A pergunta central que surge diante dessas obras é: até que ponto estamos diante de uma literatura inspiradora e em que momento ela se torna manipuladora? A inspiração é, por definição, subjetiva e desejável em qualquer manifestação artística. Um romance que leva o leitor à reflexão profunda sobre sua vida, seus valores e suas crenças pode ser extremamente positivo, mesmo que tenha um viés religioso. No entanto, a manipulação ocorre quando há uma tentativa deliberada de influenciar crenças de forma encoberta, utilizando emoções e dramas humanos como armadilhas psicológicas. Quando um livro se apresenta como mero entretenimento ou ficção universal, mas gradualmente conduz o leitor a um sistema doutrinário específico, há um problema ético. O leitor, especialmente o mais jovem ou emocionalmente vulnerável, pode ser capturado por uma narrativa que parece apenas tocante, mas que, na verdade, está promovendo valores específicos como verdade incontestável.

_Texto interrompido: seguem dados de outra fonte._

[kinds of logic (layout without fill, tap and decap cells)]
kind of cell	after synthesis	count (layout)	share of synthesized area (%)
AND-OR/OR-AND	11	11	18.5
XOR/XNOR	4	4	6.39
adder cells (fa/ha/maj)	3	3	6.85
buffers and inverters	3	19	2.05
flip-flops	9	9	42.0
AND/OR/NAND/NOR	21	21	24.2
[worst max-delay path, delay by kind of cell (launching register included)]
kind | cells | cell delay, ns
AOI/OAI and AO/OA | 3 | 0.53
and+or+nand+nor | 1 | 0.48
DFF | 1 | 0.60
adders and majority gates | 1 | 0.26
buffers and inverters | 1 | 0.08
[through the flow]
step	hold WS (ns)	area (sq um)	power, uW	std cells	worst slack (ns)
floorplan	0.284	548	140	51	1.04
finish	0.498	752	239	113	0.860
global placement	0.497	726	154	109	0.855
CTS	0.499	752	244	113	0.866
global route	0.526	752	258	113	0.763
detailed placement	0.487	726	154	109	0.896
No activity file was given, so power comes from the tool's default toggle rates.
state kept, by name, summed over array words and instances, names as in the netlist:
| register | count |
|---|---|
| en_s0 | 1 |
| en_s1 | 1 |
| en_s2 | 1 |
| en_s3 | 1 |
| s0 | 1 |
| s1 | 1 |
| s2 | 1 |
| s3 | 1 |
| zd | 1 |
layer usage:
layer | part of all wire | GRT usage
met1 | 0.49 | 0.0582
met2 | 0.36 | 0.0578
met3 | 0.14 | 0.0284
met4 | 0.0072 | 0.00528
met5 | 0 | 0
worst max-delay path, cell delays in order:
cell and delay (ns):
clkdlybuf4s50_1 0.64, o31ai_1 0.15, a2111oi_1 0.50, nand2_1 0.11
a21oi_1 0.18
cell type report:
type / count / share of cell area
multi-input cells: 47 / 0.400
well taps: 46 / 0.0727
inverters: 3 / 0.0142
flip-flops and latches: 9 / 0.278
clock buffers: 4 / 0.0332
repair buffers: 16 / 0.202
**design/flow/design.v**
```verilog
module UART
(
    input CLK,
    input RESET,
    input BCLK,
    input WE,
    input CS,
    input [7:0] DI,
    input RXD,
    output reg BREAK,
    output reg RX_READY,
    output reg TX_EMPTY,
    output [7:0] DO,
    output reg TXD
);
    localparam CLK_PER_BIT = 4'd15;
    localparam CLK_PER_HBIT = 4'd7;
    localparam ONE = 1'b1;
    localparam ZERO = 1'b0;
    initial begin
        TXD = 1;
        BREAK = 0;
        RX_READY = 0;
        TX_EMPTY = 0;
    end
    reg rx_d1, rx_d2;
    reg TX_BUSY = ZERO;
    reg tx_ready = ZERO;
    reg RX_BUSY = ZERO;
    reg [7:0] tx_sreg = 0;
    reg [7:0] tx_data = 0;
    reg [7:0] rx_sreg = 0;
    reg [7:0] rx_data = 0;
    reg [3:0] tx_bit_cntr = 0;
    reg [3:0] tx_clk_cntr = 0;
    reg [3:0] rx_bit_cntr = 0;
    reg [3:0] rx_clk_cntr = 0;
    assign DO = rx_data;
    always @ (posedge CLK) begin
        if (RESET) begin
            TX_EMPTY <= ONE;
            TX_BUSY <= ZERO;
        end
        else begin
            if (CS & WE & TX_EMPTY) begin
                tx_data <= DI;
                tx_ready <= ONE;
                TX_EMPTY <= ZERO;
            end
            if (BCLK & !TX_BUSY & tx_ready) begin
                tx_bit_cntr <= 4'd10;
                tx_clk_cntr <= CLK_PER_BIT;
                tx_sreg <= tx_data;
                TXD <= ZERO;
                TX_BUSY <= ONE;
                TX_EMPTY <= ONE;
                tx_ready <= ZERO;
            end
            if (BCLK & TX_BUSY) begin
                if (tx_clk_cntr == 4'd0) begin
                    tx_clk_cntr <= CLK_PER_BIT;
                    if (tx_bit_cntr == 4'h0) begin
                        TX_BUSY <= ZERO;
                    end
                    else begin
                        tx_bit_cntr <= tx_bit_cntr - 4'd1;
                        TXD <= tx_sreg[0];
                        tx_sreg <= {1'b1, tx_sreg[7:1]};
                    end
                end
                else
                    tx_clk_cntr <= tx_clk_cntr - 4'd1;
            end
        end
    end
    always @ (posedge CLK) begin
        rx_d1 <= RXD;
        rx_d2 <= rx_d1;
        if (RESET) begin
            RX_READY <= ZERO;
            RX_BUSY <= ZERO;
            if (rx_d2) BREAK <= ZERO;
        end
        else begin
            if (CS & !WE) begin
                RX_READY <= ZERO;
            end
            if (BCLK & !RX_BUSY & !BREAK & !rx_d2) begin
                RX_BUSY <= ONE;
                rx_bit_cntr <= 4'h9;
                rx_clk_cntr <= CLK_PER_HBIT;
            end
            if (BCLK & RX_BUSY) begin
                if (rx_clk_cntr == 4'd0) begin
                    if (rx_bit_cntr == 4'h0) begin
                        RX_BUSY <= ZERO;
                        if (rx_d2) begin
                            rx_data <= rx_sreg;
                            RX_READY <= ONE;
                        end
                        else
                            BREAK <= ONE;
                    end
                    else begin
                        rx_sreg <= {rx_d2, rx_sreg[7:1]};
                        rx_bit_cntr <= rx_bit_cntr - 4'h1;
                        rx_clk_cntr <= CLK_PER_BIT;
                    end
                end
                else
                    rx_clk_cntr <= rx_clk_cntr - 4'd1;
            end
            if (BREAK & rx_d2) begin
                BREAK <= ZERO;
            end
        end
    end
endmodule
```
## design/flow/run.sh

```bash
#!/bin/bash
# OpenROAD 26Q1-2900-gdf79404cd8, Yosys 0.63+post, stock flow scripts
make -C /OpenROAD-flow-scripts/flow DESIGN_CONFIG=/design/flow/config.mk WORK_HOME=/design/flow/orfs finish
```

## design/flow/config.mk

```make
export PLATFORM = sky130hd
export DESIGN_NAME = NEC_IR
export DESIGN_NICKNAME = NEC_IR
export VERILOG_FILES = /design/flow/design.v
export SDC_FILE = /design/flow/constraint.sdc
export NUM_CORES = 4
export LEC_CHECK = 1
export CORE_UTILIZATION = 40
export SYNTH_HDL_FRONTEND = slang
```

## design/flow/constraint.sdc

```tcl
current_design NEC_IR

set clk_period 4.9
set clk_io_pct 0.2

create_clock -name clk0 -period $clk_period [get_ports {CLK}]

set non_clock_inputs [all_inputs -no_clocks]
set_input_delay [expr $clk_period * $clk_io_pct] -clock clk0 $non_clock_inputs
set_output_delay [expr $clk_period * $clk_io_pct] -clock clk0 [all_outputs]
```
[design/flow/design.v]
module Divider(CLK, CS, WE, SN, AD, DI, DO, DONE);
    input CLK;
    input CS;
    input WE;
    input SN;
    input AD;
    input [17:0] DI;
    output DONE;
    output [17:0] DO;
    reg [17:0] num = 0;  
    reg [17:0] den = 0;  
    reg [17:0] quo = 0;  
    reg [17:0] rem = 0;  
    reg neg_quo = 0;  
    reg neg_rem = 0;  
    reg [4:0] cnt = 0;
    assign DONE = cnt == 0;
    assign DO = (!AD & !neg_quo) ? quo :
                (!AD &  neg_quo) ? (~quo) + 1 :
                ( AD & !neg_rem) ? rem :
                (~rem) + 1;
    always @ (posedge CLK) begin
        casex ({CS, WE, AD})
            3'b110: begin
                if (SN && DI[17]) begin
                    neg_quo = 1;
                    neg_rem = 1;
                    num = (~DI) + 1;
                end
                else begin
                    neg_quo = 0;
                    neg_rem = 0;
                    num = DI;
                end
            end
            3'b111: begin
                if (SN && DI[17]) begin
                    neg_quo = !neg_quo;
                    den = (~DI) + 1;
                end
                else begin
                    den = DI;
                end
                quo = 0;
                rem = 0;
                cnt = 18;
            end
        endcase
        if (!DONE) begin
            rem = {rem[16:0], num[17]};
            num = {num[16:0], 1'd0};
            if (rem >= den) begin
                rem = rem - den;
                quo = {quo[16:0], 1'd1};
            end
            else begin
                quo = {quo[16:0], 1'd0};
            end
            cnt = cnt - 1;
        end
    end
endmodule
[design/flow/run.sh]
#!/bin/bash
# OpenROAD 26Q1-2900-gdf79404cd8, Yosys 0.63+post, stock flow scripts
make -C /OpenROAD-flow-scripts/flow DESIGN_CONFIG=/design/flow/config.mk WORK_HOME=/design/flow/orfs finish
==> flow/design.v <==
`timescale 1ns / 1ps
module alu(
           input [31:0] A,B,   
           input [3:0] ALU_Sel, 
           output [31:0] ALU_Out,  
           output CarryOut  
            ,output Zeroflag ,GT,LT,input JumpE,BranchE,output  PCSrcE,input [2:0]func3E,output reg ZeroOut);	 
    reg [31:0] ALU_Result;
    wire [32:0] tmp;
    assign ALU_Out = ALU_Result;  
    assign tmp = {1'b0,A} + {1'b0,B};
    assign CarryOut = tmp[32];  
	assign Zeroflag = (ALU_Result == 0 || A==B)?1'b1:1'b0;
	assign GT=(A>B)?1'b1:1'b0;
	assign LT=(A<B)?1'b1:1'b0;
	assign PCSrcE=(ZeroOut && BranchE)||JumpE;
	always @(*)
	begin
	   case(func3E)
	       3'b000: ZeroOut = Zeroflag;
	       3'b100: ZeroOut = LT;
	       3'b101: ZeroOut = GT | Zeroflag;
	       3'b001: ZeroOut = !Zeroflag;
	   endcase
	end
    always @(*)
    begin
        case(ALU_Sel)
        4'b0000:  
           ALU_Result = A + B ;
        4'b0001:  
           ALU_Result = A - B ;
        4'b0010:  
           ALU_Result = A * B;
        4'b0011:  
           ALU_Result = A/B;
        4'b0100:  
           ALU_Result = A<<B;
         4'b0101:  
           ALU_Result = A>>B;
         4'b0110:  
           ALU_Result = {A[30:0],A[31]};
         4'b0111:  
           ALU_Result = {A[0],A[31:1]};
          4'b1000:  
           ALU_Result = A & B;
          4'b1001:  
           ALU_Result = A | B;
          4'b1010:  
           ALU_Result = A ^ B;
          4'b1011:  
           ALU_Result = ~(A | B);
          4'b1100:  
           ALU_Result = ~(A & B);
          4'b1101:  
           ALU_Result = ~(A ^ B);
          4'b1110:  
           ALU_Result = (A>B)?32'd1:32'd0 ;
          4'b1111:  
            ALU_Result = (A==B)?32'd1:32'd0 ;
          default: ALU_Result = A + B ;
        endcase
    end
endmodule
[design/flow/run.sh]
#!/bin/bash
# OpenROAD 26Q1-2900-gdf79404cd8, Yosys 0.63+post, stock flow scripts
make -C /OpenROAD-flow-scripts/flow DESIGN_CONFIG=/design/flow/config.mk WORK_HOME=/design/flow/orfs finish
[design/flow/config.mk]
export PLATFORM = sky130hd
export DESIGN_NAME = RegFile
export DESIGN_NICKNAME = RegFile
export VERILOG_FILES = /design/flow/design.v
export SDC_FILE = /design/flow/constraint.sdc
export NUM_CORES = 4
export LEC_CHECK = 1
export CORE_UTILIZATION = 50
[design/flow/constraint.sdc]
current_design RegFile

set clk_period 15.5
set clk_io_pct 0.2

create_clock -name clk0 -period $clk_period [get_ports {clk}]

set non_clock_inputs [all_inputs -no_clocks]
set_input_delay [expr $clk_period * $clk_io_pct] -clock clk0 $non_clock_inputs
set_output_delay [expr $clk_period * $clk_io_pct] -clock clk0 [all_outputs]
[design/flow/design.v]
`timescale 1ns / 1ps
module RegFile#( 
      parameter DATA_WIDTH   = 32,   
      parameter ADDRESS_WIDTH = 5,  
      parameter NUM_REGS = 32
   )
   (
   input  clk,  
   input  rst, 
   input  rg_wrt_en,  
   input  [ADDRESS_WIDTH-1:0] rg_wrt_dest,  
   input  [ADDRESS_WIDTH-1:0] rg_rd_addr1,  
   input  [ADDRESS_WIDTH-1:0] rg_rd_addr2,  
   input  [DATA_WIDTH-1:0] rg_wrt_data,  
   output  [DATA_WIDTH-1:0] rg_rd_data1,  
   output  [DATA_WIDTH-1:0] rg_rd_data2  
   ,output  [31:0]finalresult
   );
integer i;
reg [DATA_WIDTH-1:0]register_file[NUM_REGS-1:0];
always @(negedge clk) begin
    if(rst==1'b1)begin
      for (i = 0; i < NUM_REGS; i = i + 1)
          register_file[i] <= 0;
          end
   else if(rst==1'b0 && rg_wrt_en==1'b1)begin
      register_file[rg_wrt_dest] <=rg_wrt_data;
   end
end
assign rg_rd_data1 = register_file[rg_rd_addr1];
assign rg_rd_data2 = register_file[rg_rd_addr2];
assign finalresult= register_file[5'b10100];
endmodule
==> summary.txt <==
yosys + openroad results -> DP Wirelength=118.7 mm, buffer depth of the longest clock path=3, first-pass GRT wire length=286.7 mm, unrepaired setup endpoints after global routing=false, Post-synth EDFFs=just over 1000, clock sink total=1024, vias in the first global route=44492, worst hold-check path type=primary input to output pin, Post-synth seq share=0.5438, Core Density at Floorplan=0.5074, Yosys cell types=35, setup violators final=0, num rows=122, Most flops, register=register_file, max reg flops=1024, worst hold slack=around 7.6 ns, WL/cell=27.81 um, H-tree depth=3, clock root buffer=clkbuf_16, Slowest-stage cell, CP=nor3_1, Slew HR=0.2654, clock slew at reported path FFs=0.05 ns, Max FO, Critical Path=2, dpl cells=approximately 6000, yosys warns=1, PwrDens=around 120 mW/mm^2, #FFs+latches synth=just over 1000, Resize count post-CTS=0, CP startpoint kind=register, Worst Max-Slew Pin Slew=1.094 ns, synthesized area per cell=~12 sq um, dominant register cell=edfxtp_1, Via density=5.770, Port-buffer cells=145, Worst Setup End Kind=output pin, CTS Hold Buffers Added=0, gpl congestion=0.9787, die height=338.3 um, largest net degree at the start of global routing=84, via count=41674, Log Warnings=1027, Yosys Chip Area=0.05654 sq mm, CP arrival=11.22 ns, Final Hold Viols=0, CTS Buf Count=117, crit path kind=register to output pin, logic area=0.02351 sq mm, VDD IR max=0.09954 mV, Tot Pwr=8.132 mW, Flop area=0.03075 sq mm, DR iter-0 viols=2575, critical-path cell list=mux2i_1 -> a22o_1 -> nor3_1 -> a31oi_1 -> nand3_1 -> clkdlybuf4s50_1, LEAKAGE=30.07 nW, DR DRC count=0, Synth async-reset ratio=0, Routed Wire Length=200.8 mm, ratio of cells with drive above 1 in the final layout=0.07644, setup bufs post-CTS=0, I/O Pins=146, Routed Antenna Nets=0, initial antenna violation count=4, status=finished, final reports clean, Slew Viols, Final=0, slowest stage delay, CP=0.86 ns, GRT overflow=0, Finished Layout Cells=7222, # fillers=8942, ys cells=4641, top flop regs=register_file (1024), CTS tree=done, DRT Pass-1 Iters=5, Core ar.=between 0.1 and 0.15 sq mm, Mapped Area=0.05654 sq mm, total die size=~0.11 sq mm, setup TNS=0 ns, GRT Overall Usage=0.3795, Mapped Cells=approximately 4600, Die X=338.3 um, max-cap violations=0, Worst Path Required=12.40 ns, Area growth syn-to-layout=18.12%
-- layout make-up --
cell class / instances / area share
clock inverters: 1123 / 0.07458
flip-flops and latches: 1024 / 0.4604
repair buffers: 295 / 0.04005
diodes: 4 / 0.0001499
multi-input cells: 3168 / 0.3519
clock buffers: 120 / 0.04496
well taps: 1488 / 0.02788
-- power by group --
group	total [mW]	internal (mW)	switching, mW
clock network	4.00	2.17	1.83
registers	3.31	3.22	0.0836
logic	0.827	0.297	0.530
-- metal layers --
layer	vias up	wire length (um)	GRT usage
met5	-	115	0.01000
met4	4	9319	0.1826
li1	18979	-	-
met2	2169	91760	0.5304
met1	20105	71230	0.4679
met3	417	28390	0.2482
-- worst max-delay path: cells and delay by family (launching register included) --
family,cells,cell delay [ns]
and+or+nand+nor,2,1.09
DFF,1,0.37
buffers and inverters,1,0.53
AOI/OAI and AO/OA,2,0.66
muxes,1,0.09
-- cell families (layout without fill, tap and decap cells) --
group,after synthesis,in the layout,synth area share
AND/OR/NAND/NOR,1568,1568,0.1617
multiplexers,1024,1024,0.1813
flip-flops,1024,1024,0.5438
AND-OR/OR-AND,576,576,0.06940
buffers and inverters,449,1538,0.04379
other,0,4,0
-- per-stage QoR --
stage | worst slack (ns) | instance area, sq um | utilization
6_report | 1.185 | 66790 | 0.5993
5_1_grt | 1.142 | 66780 | 0.5992
4_1_cts | 1.617 | 66780 | 0.5992
3_5_place_dp | 1.302 | 58800 | 0.5276
3_3_place_gp | 1.367 | 58800 | 0.5276
2_1_floorplan | 3.006 | 56540 | -
-- cell usage after synthesis (all sizes together), types with 4 or more instances --
| cell | number | share of area |
|---|---|---|
| nand2 | 196 | 0.013 |
| a31oi | 64 | 0.0071 |
| mux2i | 1024 | 0.18 |
| a22o | 128 | 0.020 |
| nor3 | 64 | 0.0057 |
| or2 | 34 | 0.0038 |
| a21oi | 192 | 0.017 |
| nand2b | 5 | 0.00069 |
| buf | 187 | 0.025 |
| a22oi | 192 | 0.025 |
| nor2 | 36 | 0.0054 |
| nand3 | 194 | 0.017 |
| clkbuf | 261 | 0.019 |
| nand3b | 4 | 0.00075 |
| and2 | 1026 | 0.11 |
| edfxtp | 1024 | 0.54 |
-- worst paths after layout --
path,from,endpoint,cells after the start
hold / removal,rg_rd_addr1[1],rg_rd_data1[14],6
setup / recovery,register_file[2][26],rg_rd_data1[26],6
-- cell usage in the layout (no fill, tap or decap), types with 3 or more instances in the layout --
cell	netlist	layout
nand3b_1	3	3
a21oi_1	192	192
a22o_1	128	128
clkdlybuf4s50_1	0	143
or2_2	34	34
clkinvlp_2	0	37
a22oi_1	192	192
a31oi_1	64	64
nor2_4	7	27
bufinv_16	0	25
nor2_8	7	7
mux2i_1	1024	1024
clkinv_4	0	3
nor2b_4	0	3
buf_12	1	7
and2_1	1026	1024
clkbuf_16	0	120
nand3_1	193	193
inv_4	0	8
edfxtp_1	1024	1024
inv_6	0	3
nor3_1	64	64
diode_2	0	4
nand2_1	195	193
nand2b_2	0	4
nand2_2	1	3
inv_1	1	1046
buf_4	69	143
Power and IR drop assume default switching activity.
<file path="./run.sh">
#!/bin/bash
# OpenROAD 26Q1-2900-gdf79404cd8, Yosys 0.63+post, stock flow scripts
make -C /OpenROAD-flow-scripts/flow DESIGN_CONFIG=/design/flow/config.mk WORK_HOME=/design/flow/orfs finish
</file>
<file path="./config.mk">
export PLATFORM = sky130hd
export DESIGN_NAME = Data_Memory
export DESIGN_NICKNAME = Data_Memory
export VERILOG_FILES = /design/flow/design.v
export SDC_FILE = /design/flow/constraint.sdc
export NUM_CORES = 4
export LEC_CHECK = 1
export CORE_UTILIZATION = 30
</file>
<file path="./constraint.sdc">
current_design Data_Memory

set clk_period 5.5
set clk_io_pct 0.2

create_clock -name clk0 -period $clk_period [get_ports {clk}]

set non_clock_inputs [all_inputs -no_clocks]
set_input_delay [expr $clk_period * $clk_io_pct] -clock clk0 $non_clock_inputs
set_output_delay [expr $clk_period * $clk_io_pct] -clock clk0 [all_outputs]
</file>
<file path="./design.v">
`timescale 1ns / 1ps
module Data_Memory(output [31:0] Data_Out, input [31:0] Data_In, input [31:0] WD, input WE,input clk);
reg [31:0] Mem [31:0];
always @(posedge clk)
begin			 
    if(WE==1)begin
      Mem[Data_In]<=WD;
      end
end      
assign Data_Out = Mem[Data_In];
endmodule
</file>
==> changes_impl.md <==
## Flow update

* Drt pass-1 iters at 5
* Area fraction in compound gates at 4.096%
* Clk sinks at 1024
* Dpl hpwl at about 54000 um
* Worst path required time at 4.40 ns
* Simple-Gate Area Share at 2.304%
* Final setup vio count at 0
* Final Max Tran Viols at 0
* Worst-path clk slew at 0.06 ns
* Chip area at 0.1318 mm^2
* Max FO, Critical Path at 16
* Pre-CTS setup slack at approximately 0.016 ns
* CP Class: primary input to output port
* Critical Path End Type: output port
* DRT Wirelength at 96390 um
* Xor/xnor share at 0%
* Peak supply drop at ~0.00024 V
* Synth Flop Type: edfxtp_1
* Fin cells at 4105
* Syn-to-layout area delta at 18.26%
* TritonCTS clock tree: done
* Crit path max-delay family: buffers and inverters
* Synth top cell by count: edfxtp_1
* Global route overflow at 0
* Die Y at 363.0 um
* Worst hold path type: primary input to flip-flop
* Routability cong. at 0.8338
* Number of global-route vias before repair at 21340
* Crit-path cells: clkdlybuf4s50_1, buf_4, nand4bb_2, buf_4, o22ai_1, nor4_1, buf_4, nand2_1, clkdlybuf4s50_1
* Total core area at roughly 0.13 mm^2
* DIE WIDTH at 363.0 um
* Synth warnings at 1
* Worst EP arrival at 4.21 ns
* Area leader share at roughly four fifths
* Critical path's most frequent cell: buf_4
* Async set-reset flop share out of synthesis at 0%
* Layout cells sized above 1 at 14.64%
* Top flop regs: Mem: 1024 flops
* WP buf/inv at 5
* Antenna Diode Count at 0
* Tot Pwr at about 16000 uW
* Detailed-route DRC error count at 0
* Largest Register: Mem
* Iter 0 DRT Violations at around 1100
* Cts hold-fix bufs at 0
* DR vias at 20010
* Worst Setup EP: Data_Out[7]
* P_leak at 0.01567 uW
* RSZ-0062 raised after global routing: false
* Main logic family: multiplexers
* Mean routed wirelength per cell at 23.48 um
* Slowest stage delay, CP at approximately 0.73 ns
* Final hold vios at 0
* Final Cell Area at 0.04624 mm^2
* Netlist cell types at 22
* Number of routed nets with antenna violations at 0
* # rows at between 100 and 150
* Yosys chip area at 0.03910 mm^2
* Register share after synthesis at between 70% and 80%
* Critical path depth at 9
* Top cells by count: 1024 x edfxtp_1, 512 x mux2i_1, 256 x o22ai_1
* Cell Area, Synth at 0.03910 mm^2
* Start point of the critical path: Data_In[2]
* Port buffer count at ~70
* PnR worst setup slack at 0.1905 ns
* Vias per cell at 4.874
* Root Driver: clkbuf_16
* Max reg flops at 1024
* CTS H-Tree Depth at 3
* First-pass GRT wire length at 139000 um
* Tool warning count at 53
* Antenna violations before repair at 1
* Top cells by area: edfxtp_1 79%, mux2i_1 13%, o22ai_1 4.1%
* TritonCTS buffer count at 99
* PwrDens at 347.9 mW/mm^2
* Max-slew headroom at 34.37%
* MaxCap Viol Count at 0
* Total GRT Usage at 15.60%
* Clock Path Buffers at 3
* Setup TNS at 0 ns
* Pin count of the biggest net entering global routing at 60
* Core Density at Floorplan at 30.20%
* Worst slew pin tran at a little under 1 ns
* I/O pin count at 98
* Cell accounting for the most synthesized area: edfxtp_1
* Placed instance count at a little under 4000
* Adder Area Share at 0%
* Cycle use final at around 97%
* Fmax at 188.3 MHz
* Max stage delay cell, worst path: clkdlybuf4s50_1
* Yosys Instances at 2075
* Fin crit period at 5.310 ns
* Min-delay src: WD[20]
* Flip-flops with a built-in enable at 1024
* Synth Instances at slightly above 2000
* Dpl cell area at roughly 0.043 mm^2
* Syn_area_per_cell at 18.84 um^2
* MUX area fraction at 13.11%
* Status: complete, no violations
* Synthesized flop and latch total at 1024
* CP Launch Type: primary input
[through the flow]
stage / hold slack [ns] / utilization, %
finish: 1.257 / 35.71
global route: 1.254 / 35.71
CTS: 1.222 / 35.71
detailed placement: 1.946 / 33.23
global placement: 1.939 / 33.23
floorplan: 1.199 / -
[power breakdown]
group	total (uW)	leakage (uW)	internal (uW)	switching, uW
Combinational	808	0.00488	328	480
Sequential	8700	0.00922	8680	19.3
Clock	6580	0.00156	3790	2790
[cells in the final DEF (no fill, tap or decap)]
cell type	n
nand4b_1	4
clkinv_8	1
nor3_2	4
buf_8	1
nand3_1	2
nand3b_1	4
buf_12	24
clkinv_1	27
nor2_1	1
clkinvlp_4	1
buf_4	137
or4b_4	3
nand4_1	1
clkdlybuf4s50_1	69
o22ai_1	256
inv_6	1
nor4_2	1
or4b_2	1
bufinv_16	9
clkinv_2	20
or4_4	1
clkbuf_16	101
nor4_1	63
mux2i_1	512
clkinv_16	3
or3b_2	3
clkinv_4	1
or3_1	1
nor2_4	28
clkbuf_1	19
nand4bb_2	6
edfxtp_1	1024
nand2_1	34
[final cells by class]
class                           instances  area (um^2)
Fill cell                           11720        83240
Sequential cell                      1024        30750
Multi-Input combinational cell        925         7894
Clock buffer                          120         2599
Timing Repair Buffer                  231         2215
Tap cell                             1742         2180
Clock inverter                         63        603.1
[timing repair]
| item | CTS | global route |
|---|---|---|
| endpoints found under the setup margin | 1 | 0 |
| gates resized | 1 | 0 |
| buffers inserted | 0 | 0 |
[metal layers]
layer / vias up / GRT usage [%] / routed length [um] / share of wire (%)
li1: 8906 / - / - / -
met1: 9668 / 16.51 / 32060 / 33
met2: 1238 / 24.18 / 45570 / 47
met3: 191 / 12.29 / 15910 / 17
met4: 4 / 3.797 / 2802 / 2.9
met5: - / 0.2542 / 42 / 0.044
[logic make-up after synthesis]
group                  count (synthesis)
flip-flops                          1024
AND-OR/OR-AND                        256
buffers and inverters                126
multiplexers                         512
AND/OR/NAND/NOR                      157
[worst min path at each step]
stage | slack, ns | to | depth (start not counted)
global route | 1.25 | Mem[0][19] | 2
CTS | 1.22 | Mem[0][19] | 2
finish | 1.26 | Mem[23][20] | 2
Power figures rest on the tool's default switching activity, not on a simulated workload.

Leitores de outras religiões ou sem religião frequentemente se sentem traídos ou desconfortáveis com esse tipo de literatura. Não é raro encontrarmos resenhas de leitores que começaram uma obra atraídos pela sinopse e, no meio do caminho, perceberam que estavam imersos em uma narrativa evangelizadora. Isso gera não apenas frustração, mas também um efeito de exclusão simbólica. A literatura, que deveria ser um espaço plural de convivência de ideias e visões de mundo, torna-se uma ferramenta para erguer fronteiras em vez de derrubá-las. Ademais, essa forma de literatura pode alimentar estereótipos negativos sobre quem está fora da fé cristã, reforçando visões reducionistas ou caricaturais de ateus, muçulmanos, judeus, budistas, entre outros.
A literatura cristã disfarçada de ficção é um fenômeno crescente no mercado editorial. Ela se alimenta de histórias emocionantes e personagens cativantes para veicular uma mensagem religiosa específica. Embora não haja nada de errado em autores escreverem a partir de sua fé, há um limite ético que precisa ser respeitado quando a intenção evangelizadora é camuflada sob a aparência de uma ficção neutra. A responsabilidade recai sobre autores, editoras e também sobre os leitores, que devem desenvolver uma leitura crítica e atenta, especialmente diante de obras que despertam fortes emoções e aparentam ter respostas prontas para os dilemas humanos mais complexos. O debate e a reflexão sobre os limites entre fé, arte e persuasão, em nome da honestidade intelectual e do respeito à diversidade de pensamentos e crenças, não pode perder para a mistificação mais pedestre, que persegue, divide e, com frequência inadmissível, termina em sangue.